Когда по ночам я плакала по маме и папе и мне было грустно, одиноко и страшно, Джозеф заходил в мою спальню и говорил, что будет мне хорошим отцом. Тогда я ему верила. Те же слова он повторял, наваливаясь на меня всей потной массой поверх лоскутного одеяла. Говорил, что это должны делать все хорошие отцы. Рассказывал, будто такова была предсмертная просьба моих родителей – чтобы они с Мириам забрали меня к себе. Этого хотели папа и мама. А еще угрожал, что если буду упрямиться, Лили придется плохо. Каждый раз, когда раздевалась слишком медленно, спрашивал:
– Ты ведь не хочешь, чтобы с Лили случилось что-нибудь плохое?
Все время думала про Лили. Как она там? Это что, тоже было предсмертное желание мамы и папы – чтобы Лили взяли к себе Зигеры? Но даже тогда подозревала, что Джозеф все врет.

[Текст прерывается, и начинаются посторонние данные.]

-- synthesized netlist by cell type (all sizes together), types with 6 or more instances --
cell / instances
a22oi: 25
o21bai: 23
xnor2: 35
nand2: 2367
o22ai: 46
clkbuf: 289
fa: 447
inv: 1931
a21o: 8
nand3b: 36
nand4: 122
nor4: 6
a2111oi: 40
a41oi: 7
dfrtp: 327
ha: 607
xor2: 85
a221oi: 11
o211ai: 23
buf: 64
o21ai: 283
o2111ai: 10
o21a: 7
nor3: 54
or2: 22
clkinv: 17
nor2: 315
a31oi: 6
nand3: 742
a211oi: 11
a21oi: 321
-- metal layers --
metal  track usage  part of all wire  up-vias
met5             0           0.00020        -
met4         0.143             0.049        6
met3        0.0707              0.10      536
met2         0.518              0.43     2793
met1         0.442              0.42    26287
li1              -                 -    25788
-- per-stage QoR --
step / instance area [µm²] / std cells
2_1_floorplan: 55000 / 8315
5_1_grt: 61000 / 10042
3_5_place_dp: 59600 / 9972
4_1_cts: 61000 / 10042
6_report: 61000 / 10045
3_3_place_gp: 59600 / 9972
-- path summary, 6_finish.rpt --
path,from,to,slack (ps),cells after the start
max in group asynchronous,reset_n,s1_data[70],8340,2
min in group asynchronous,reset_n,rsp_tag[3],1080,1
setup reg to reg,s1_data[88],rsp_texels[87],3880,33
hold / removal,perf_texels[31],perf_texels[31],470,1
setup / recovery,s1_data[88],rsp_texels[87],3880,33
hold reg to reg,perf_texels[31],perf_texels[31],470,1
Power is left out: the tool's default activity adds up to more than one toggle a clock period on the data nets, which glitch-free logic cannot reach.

К тому времени Лили исполнилось три года. Единственными папой и мамой для нее были Пол и Лили-старшая. А тех, кто похоронен в двух одинаковых сосновых гробах на кладбище в Огаллале возле Пятой улицы, под полузасохшим кленом, Лили даже не помнила. Вместе с мисс Эмбер Адлер я наблюдала, как эти гробы опускали в землю. Потом мне это во сне снилось. С кладбища мисс Эмбер Адлер сразу отвезла нас на своей раздолбанной машине в интернат. Мне снилось, как их руки, от которых остались только кости, пытаются пробиться через деревянные стенки и дотянуться одна до другой.